> **Assignment**:
Restate the material verbatim, every line included.
┄┄┄┄┄┄
Background: an optimization exercise with open tools, aiming at small area. Do not read the settings as production practice. RTL that was checked went through simulation tests only; none was proved equivalent to the original. The clock port is modelled as an ideal driver, which makes a skipped or thinned clock tree look cheaper than it is; a real chip needs a root buffer or a tree. Power is estimated from default activity; no workload was simulated.

## before
==> flow/design.v <==
module top(
	input wire sys_clk,
	input wire sys_rst_n,
	input wire tim_psel,
	input wire tim_pwrite,
	input wire tim_penable,
	input wire [11:0]tim_paddr,
	input wire [31:0]tim_pwdata,
	input wire dbg_mode,
	input wire [3:0] tim_pstrb,
	output reg [31:0]tim_prdata,
	output wire tim_pready,
	output wire tim_pslverr,
	output wire tim_int
);
reg        ready;
reg        timer_en;
reg        div_en;
reg  [3:1] div_val_h;
reg        pre_en;
reg  [63:0] cnt;
reg  [63:0] ncmp;       
reg        int_en;
reg        int_st;
reg        halt_req;
reg  [7:0] pcnt;
wire base = (tim_paddr[11:5] == 7'd0) & (tim_paddr[1:0] == 2'd0);
wire [2:0] a = tim_paddr[4:2];
wire s_tcr   = base & (a == 3'd0);
wire s_tdr0  = base & (a == 3'd1);
wire s_tdr1  = base & (a == 3'd2);
wire s_tcmp0 = base & (a == 3'd3);
wire s_tcmp1 = base & (a == 3'd4);
wire s_tier  = base & (a == 3'd5);
wire s_tisr  = base & (a == 3'd6);
wire s_thcsr = base & (a == 3'd7);
wire [3:0] dv = tim_pwdata[11:8];
wire err = (tim_pstrb[1] & ((dv > 4'd8) | (timer_en & (dv != div_val)))) |
           (tim_pstrb[0] & timer_en & (tim_pwdata[1] != div_en));
assign tim_pslverr = tim_pwrite & s_tcr & err;
assign tim_pready  = ready;
wire wr = ready & tim_pwrite;
wire halt_ack = halt_req & dbg_mode;
always @(posedge sys_clk or negedge sys_rst_n)
	if (!sys_rst_n) ready <= 1'b0;
	else ready <= tim_psel & tim_penable & ~ready;
reg  div_val0_n;
wire [3:0] div_val = {div_val_h, ~div_val0_n};
wire tcr_ok = wr & s_tcr & ~err;
always @(posedge sys_clk or negedge sys_rst_n)
	if (!sys_rst_n) begin
		timer_en   <= 1'b0;
		div_en     <= 1'b0;
		div_val_h  <= 3'd0;
		div_val0_n <= 1'b0;
	end else if (tcr_ok) begin
		if (tim_pstrb[0]) begin
			timer_en <= tim_pwdata[0];
			div_en   <= tim_pwdata[1];
		end
		if (tim_pstrb[1]) begin
			div_val_h  <= dv[3:1];
			div_val0_n <= ~dv[0];
		end
	end
wire [8:0] lo1, hi0;
assign lo1[0] = 1'b1;
assign hi0[8] = 1'b1;
genvar k;
generate for (k = 0; k < 8; k = k + 1) begin : gm
	assign lo1[k+1] = lo1[k] & pcnt[k];
	assign hi0[k] = hi0[k+1] & ~pcnt[k];
end endgenerate
wire [8:0] mk = lo1 & hi0;
wire match = div_val[3] ? mk[8] : mk[div_val[2:0]];
wire cnt_en = timer_en & ~halt_ack & (~div_en | match);
wire pzero = ~halt_ack & (match | ~div_en | ~timer_en);
always @(posedge sys_clk or negedge sys_rst_n)
	if (!sys_rst_n) pcnt <= 8'd0;
	else if (pzero) pcnt <= 8'd0;
	else pcnt <= pcnt + {7'd0, ~halt_ack};
wire clr = pre_en & ~timer_en;
wire w0 = wr & s_tdr0;
wire w1 = wr & s_tdr1;
always @(posedge sys_clk or negedge sys_rst_n)
	if (!sys_rst_n) pre_en <= 1'b0;
	else pre_en <= timer_en;
localparam CB = 8;
localparam NB = 64 / CB;
wire [NB-1:0] ball;
genvar g;
generate for (g = 0; g < NB; g = g + 1) begin : gb
	assign ball[g] = &cnt[CB*g+CB-1:CB*g];
end endgenerate
wire [NB:0] bpre;
assign bpre[0] = 1'b1;
generate for (g = 0; g < NB; g = g + 1) begin : gp
	assign bpre[g+1] = bpre[g] & ball[g];
end endgenerate
wire en_lo = cnt_en & ~w0;
wire en_hi = cnt_en & ~w1;
wire [NB-1:0] bcin;
generate for (g = 0; g < NB; g = g + 1) begin : gcin
	if (g < NB/2) assign bcin[g] = en_lo & bpre[g];
	else assign bcin[g] = en_hi & bpre[g];
end endgenerate
wire [63:0] tg;
generate for (g = 0; g < NB; g = g + 1) begin : gt
	wire [CB:0] c;
	assign c[0] = bcin[g];
	genvar i;
	for (i = 0; i < CB; i = i + 1) begin : gi
		assign c[i+1] = c[i] & cnt[CB*g+i];
		assign tg[CB*g+i] = c[i];
	end
end endgenerate
wire [7:0] bsel = {{4{w1}} & tim_pstrb, {4{w0}} & tim_pstrb};
wire [7:0] bkeep = ~bsel & {8{~clr}};
wire [63:0] nxt;
generate for (g = 0; g < 64; g = g + 1) begin : gn
	cnt_bit u (.q(cnt[g]), .t(tg[g]), .sel(bsel[g/8]), .keep(bkeep[g/8]),
	           .d(tim_pwdata[g%32]), .nx(nxt[g]));
end endgenerate
always @(posedge sys_clk or negedge sys_rst_n)
	if (!sys_rst_n) cnt <= 64'd0;
	else cnt <= nxt;
wire [7:0] csel = {{4{wr & s_tcmp1}} & tim_pstrb, {4{wr & s_tcmp0}} & tim_pstrb};
wire [63:0] ncmp_nx;
generate for (g = 0; g < 64; g = g + 1) begin : gc
	cmp_bit u (.n(ncmp[g]), .we(csel[g/8]), .d(tim_pwdata[g%32]), .nx(ncmp_nx[g]));
end endgenerate
always @(posedge sys_clk or negedge sys_rst_n)
	if (!sys_rst_n) ncmp <= 64'd0;
	else ncmp <= ncmp_nx;
wire eq = &(cnt ^ ncmp);
wire clr_int = wr & s_tisr & tim_pstrb[0] & tim_pwdata[0];
always @(posedge sys_clk or negedge sys_rst_n)
	if (!sys_rst_n) begin
		int_en   <= 1'b0;
		int_st   <= 1'b0;
		halt_req <= 1'b0;
	end else begin
		if (wr & s_tier & tim_pstrb[0]) int_en <= tim_pwdata[0];
		if (clr_int) int_st <= 1'b0;
		else if (eq) int_st <= 1'b1;
		if (wr & s_thcsr & tim_pstrb[0]) halt_req <= tim_pwdata[0];
	end
assign tim_int = int_en & int_st;
wire r0 = base & (a == 3'd0);
wire r1 = base & (a == 3'd1);
wire r2 = base & (a == 3'd2);
wire r3 = base & (a == 3'd3);
wire r4 = base & (a == 3'd4);
wire r5 = base & (a == 3'd5);
wire r6 = base & (a == 3'd6);
wire r7 = base & (a == 3'd7);
always @* begin
	tim_prdata = ({32{r1}} & cnt[31:0]) | ({32{r2}} & cnt[63:32]) |
	             ({32{r3}} & ~ncmp[31:0]) | ({32{r4}} & ~ncmp[63:32]);
	tim_prdata[11:8] = tim_prdata[11:8] | ({4{r0}} & div_val);
	tim_prdata[1] = tim_prdata[1] | (r0 & div_en) | (r7 & halt_ack);
	tim_prdata[0] = tim_prdata[0] | (r0 & timer_en) | (r5 & int_en) | (r6 & int_st) | (r7 & halt_req);
end
endmodule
┄┄┄┄┄┄
> **Task solution**:
Background: an optimization exercise with open tools, aiming at small area. Do not read the settings as production practice. RTL that was checked went through simulation tests only; none was proved equivalent to the original. The clock port is modelled as an ideal driver, which makes a skipped or thinned clock tree look cheaper than it is; a real chip needs a root buffer or a tree. Power is estimated from default activity; no workload was simulated.

## before
==> flow/design.v <==
module top(
	input wire sys_clk,
	input wire sys_rst_n,
	input wire tim_psel,
	input wire tim_pwrite,
	input wire tim_penable,
	input wire [11:0]tim_paddr,
	input wire [31:0]tim_pwdata,
	input wire dbg_mode,
	input wire [3:0] tim_pstrb,
	output reg [31:0]tim_prdata,
	output wire tim_pready,
	output wire tim_pslverr,
	output wire tim_int
);
reg        ready;
reg        timer_en;
reg        div_en;
reg  [3:1] div_val_h;
reg        pre_en;
reg  [63:0] cnt;
reg  [63:0] ncmp;       
reg        int_en;
reg        int_st;
reg        halt_req;
reg  [7:0] pcnt;
wire base = (tim_paddr[11:5] == 7'd0) & (tim_paddr[1:0] == 2'd0);
wire [2:0] a = tim_paddr[4:2];
wire s_tcr   = base & (a == 3'd0);
wire s_tdr0  = base & (a == 3'd1);
wire s_tdr1  = base & (a == 3'd2);
wire s_tcmp0 = base & (a == 3'd3);
wire s_tcmp1 = base & (a == 3'd4);
wire s_tier  = base & (a == 3'd5);
wire s_tisr  = base & (a == 3'd6);
wire s_thcsr = base & (a == 3'd7);
wire [3:0] dv = tim_pwdata[11:8];
wire err = (tim_pstrb[1] & ((dv > 4'd8) | (timer_en & (dv != div_val)))) |
           (tim_pstrb[0] & timer_en & (tim_pwdata[1] != div_en));
assign tim_pslverr = tim_pwrite & s_tcr & err;
assign tim_pready  = ready;
wire wr = ready & tim_pwrite;
wire halt_ack = halt_req & dbg_mode;
always @(posedge sys_clk or negedge sys_rst_n)
	if (!sys_rst_n) ready <= 1'b0;
	else ready <= tim_psel & tim_penable & ~ready;
reg  div_val0_n;
wire [3:0] div_val = {div_val_h, ~div_val0_n};
wire tcr_ok = wr & s_tcr & ~err;
always @(posedge sys_clk or negedge sys_rst_n)
	if (!sys_rst_n) begin
		timer_en   <= 1'b0;
		div_en     <= 1'b0;
		div_val_h  <= 3'd0;
		div_val0_n <= 1'b0;
	end else if (tcr_ok) begin
		if (tim_pstrb[0]) begin
			timer_en <= tim_pwdata[0];
			div_en   <= tim_pwdata[1];
		end
		if (tim_pstrb[1]) begin
			div_val_h  <= dv[3:1];
			div_val0_n <= ~dv[0];
		end
	end
wire [8:0] lo1, hi0;
assign lo1[0] = 1'b1;
assign hi0[8] = 1'b1;
genvar k;
generate for (k = 0; k < 8; k = k + 1) begin : gm
	assign lo1[k+1] = lo1[k] & pcnt[k];
	assign hi0[k] = hi0[k+1] & ~pcnt[k];
end endgenerate
wire [8:0] mk = lo1 & hi0;
wire match = div_val[3] ? mk[8] : mk[div_val[2:0]];
wire cnt_en = timer_en & ~halt_ack & (~div_en | match);
wire pzero = ~halt_ack & (match | ~div_en | ~timer_en);
always @(posedge sys_clk or negedge sys_rst_n)
	if (!sys_rst_n) pcnt <= 8'd0;
	else if (pzero) pcnt <= 8'd0;
	else pcnt <= pcnt + {7'd0, ~halt_ack};
wire clr = pre_en & ~timer_en;
wire w0 = wr & s_tdr0;
wire w1 = wr & s_tdr1;
always @(posedge sys_clk or negedge sys_rst_n)
	if (!sys_rst_n) pre_en <= 1'b0;
	else pre_en <= timer_en;
localparam CB = 8;
localparam NB = 64 / CB;
wire [NB-1:0] ball;
genvar g;
generate for (g = 0; g < NB; g = g + 1) begin : gb
	assign ball[g] = &cnt[CB*g+CB-1:CB*g];
end endgenerate
wire [NB:0] bpre;
assign bpre[0] = 1'b1;
generate for (g = 0; g < NB; g = g + 1) begin : gp
	assign bpre[g+1] = bpre[g] & ball[g];
end endgenerate
wire en_lo = cnt_en & ~w0;
wire en_hi = cnt_en & ~w1;
wire [NB-1:0] bcin;
generate for (g = 0; g < NB; g = g + 1) begin : gcin
	if (g < NB/2) assign bcin[g] = en_lo & bpre[g];
	else assign bcin[g] = en_hi & bpre[g];
end endgenerate
wire [63:0] tg;
generate for (g = 0; g < NB; g = g + 1) begin : gt
	wire [CB:0] c;
	assign c[0] = bcin[g];
	genvar i;
	for (i = 0; i < CB; i = i + 1) begin : gi
		assign c[i+1] = c[i] & cnt[CB*g+i];
		assign tg[CB*g+i] = c[i];
	end
end endgenerate
wire [7:0] bsel = {{4{w1}} & tim_pstrb, {4{w0}} & tim_pstrb};
wire [7:0] bkeep = ~bsel & {8{~clr}};
wire [63:0] nxt;
generate for (g = 0; g < 64; g = g + 1) begin : gn
	cnt_bit u (.q(cnt[g]), .t(tg[g]), .sel(bsel[g/8]), .keep(bkeep[g/8]),
	           .d(tim_pwdata[g%32]), .nx(nxt[g]));
end endgenerate
always @(posedge sys_clk or negedge sys_rst_n)
	if (!sys_rst_n) cnt <= 64'd0;
	else cnt <= nxt;
wire [7:0] csel = {{4{wr & s_tcmp1}} & tim_pstrb, {4{wr & s_tcmp0}} & tim_pstrb};
wire [63:0] ncmp_nx;
generate for (g = 0; g < 64; g = g + 1) begin : gc
	cmp_bit u (.n(ncmp[g]), .we(csel[g/8]), .d(tim_pwdata[g%32]), .nx(ncmp_nx[g]));
end endgenerate
always @(posedge sys_clk or negedge sys_rst_n)
	if (!sys_rst_n) ncmp <= 64'd0;
	else ncmp <= ncmp_nx;
wire eq = &(cnt ^ ncmp);
wire clr_int = wr & s_tisr & tim_pstrb[0] & tim_pwdata[0];
always @(posedge sys_clk or negedge sys_rst_n)
	if (!sys_rst_n) begin
		int_en   <= 1'b0;
		int_st   <= 1'b0;
		halt_req <= 1'b0;
	end else begin
		if (wr & s_tier & tim_pstrb[0]) int_en <= tim_pwdata[0];
		if (clr_int) int_st <= 1'b0;
		else if (eq) int_st <= 1'b1;
		if (wr & s_thcsr & tim_pstrb[0]) halt_req <= tim_pwdata[0];
	end
assign tim_int = int_en & int_st;
wire r0 = base & (a == 3'd0);
wire r1 = base & (a == 3'd1);
wire r2 = base & (a == 3'd2);
wire r3 = base & (a == 3'd3);
wire r4 = base & (a == 3'd4);
wire r5 = base & (a == 3'd5);
wire r6 = base & (a == 3'd6);
wire r7 = base & (a == 3'd7);
always @* begin
	tim_prdata = ({32{r1}} & cnt[31:0]) | ({32{r2}} & cnt[63:32]) |
	             ({32{r3}} & ~ncmp[31:0]) | ({32{r4}} & ~ncmp[63:32]);
	tim_prdata[11:8] = tim_prdata[11:8] | ({4{r0}} & div_val);
	tim_prdata[1] = tim_prdata[1] | (r0 & div_en) | (r7 & halt_ack);
	tim_prdata[0] = tim_prdata[0] | (r0 & timer_en) | (r5 & int_en) | (r6 & int_st) | (r7 & halt_req);
end
endmodule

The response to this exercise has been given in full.